→ **GOAL OF THE EXERCISE**:
Repeat verbatim, and only, the lines of the data below, beginning at the line that contains "buf,45,0.0044" and stopping after the line that contains "a21o,2,0.00023".

+===+

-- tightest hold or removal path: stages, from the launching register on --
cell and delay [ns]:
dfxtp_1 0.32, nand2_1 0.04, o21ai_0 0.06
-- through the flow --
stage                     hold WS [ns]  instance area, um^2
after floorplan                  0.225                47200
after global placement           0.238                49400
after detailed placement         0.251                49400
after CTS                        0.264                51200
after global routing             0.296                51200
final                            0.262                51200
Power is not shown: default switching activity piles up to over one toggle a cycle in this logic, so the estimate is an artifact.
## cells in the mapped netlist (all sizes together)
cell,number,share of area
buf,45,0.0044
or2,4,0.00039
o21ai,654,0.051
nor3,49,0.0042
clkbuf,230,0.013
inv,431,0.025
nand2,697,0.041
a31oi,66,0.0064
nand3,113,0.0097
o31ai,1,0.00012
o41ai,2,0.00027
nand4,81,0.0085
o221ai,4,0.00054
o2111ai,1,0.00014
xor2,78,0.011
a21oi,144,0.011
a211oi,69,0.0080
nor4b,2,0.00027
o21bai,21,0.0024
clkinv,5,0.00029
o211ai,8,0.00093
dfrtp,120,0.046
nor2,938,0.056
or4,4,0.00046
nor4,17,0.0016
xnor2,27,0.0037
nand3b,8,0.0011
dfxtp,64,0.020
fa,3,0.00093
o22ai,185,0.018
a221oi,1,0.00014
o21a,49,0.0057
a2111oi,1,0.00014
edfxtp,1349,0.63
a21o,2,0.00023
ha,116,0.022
## src/design/tss_ram.sv

```systemverilog
// generic single write port, single read port ram with registered read
// no dependencies
module tss_ram #(
    parameter int WIDTH = 32,
    parameter int DEPTH = 64
) (
    input  logic                     clk,
    input  logic                     we,
    input  logic [$clog2(DEPTH)-1:0] waddr,
    input  logic [WIDTH-1:0]         wdata,
    input  logic                     re,
    input  logic [$clog2(DEPTH)-1:0] raddr,
    output logic [WIDTH-1:0]         rdata
);

    logic [WIDTH-1:0] mem [DEPTH];

    always_ff @(posedge clk)
    begin
        if (we)
        begin
            mem[waddr] <= wdata;
        end
        if (re)
        begin
            rdata <= mem[raddr];
        end
    end

endmodule

```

+===+

→ **REPLY**:
buf,45,0.0044
or2,4,0.00039
o21ai,654,0.051
nor3,49,0.0042
clkbuf,230,0.013
inv,431,0.025
nand2,697,0.041
a31oi,66,0.0064
nand3,113,0.0097
o31ai,1,0.00012
o41ai,2,0.00027
nand4,81,0.0085
o221ai,4,0.00054
o2111ai,1,0.00014
xor2,78,0.011
a21oi,144,0.011
a211oi,69,0.0080
nor4b,2,0.00027
o21bai,21,0.0024
clkinv,5,0.00029
o211ai,8,0.00093
dfrtp,120,0.046
nor2,938,0.056
or4,4,0.00046
nor4,17,0.0016
xnor2,27,0.0037
nand3b,8,0.0011
dfxtp,64,0.020
fa,3,0.00093
o22ai,185,0.018
a221oi,1,0.00014
o21a,49,0.0057
a2111oi,1,0.00014
edfxtp,1349,0.63
a21o,2,0.00023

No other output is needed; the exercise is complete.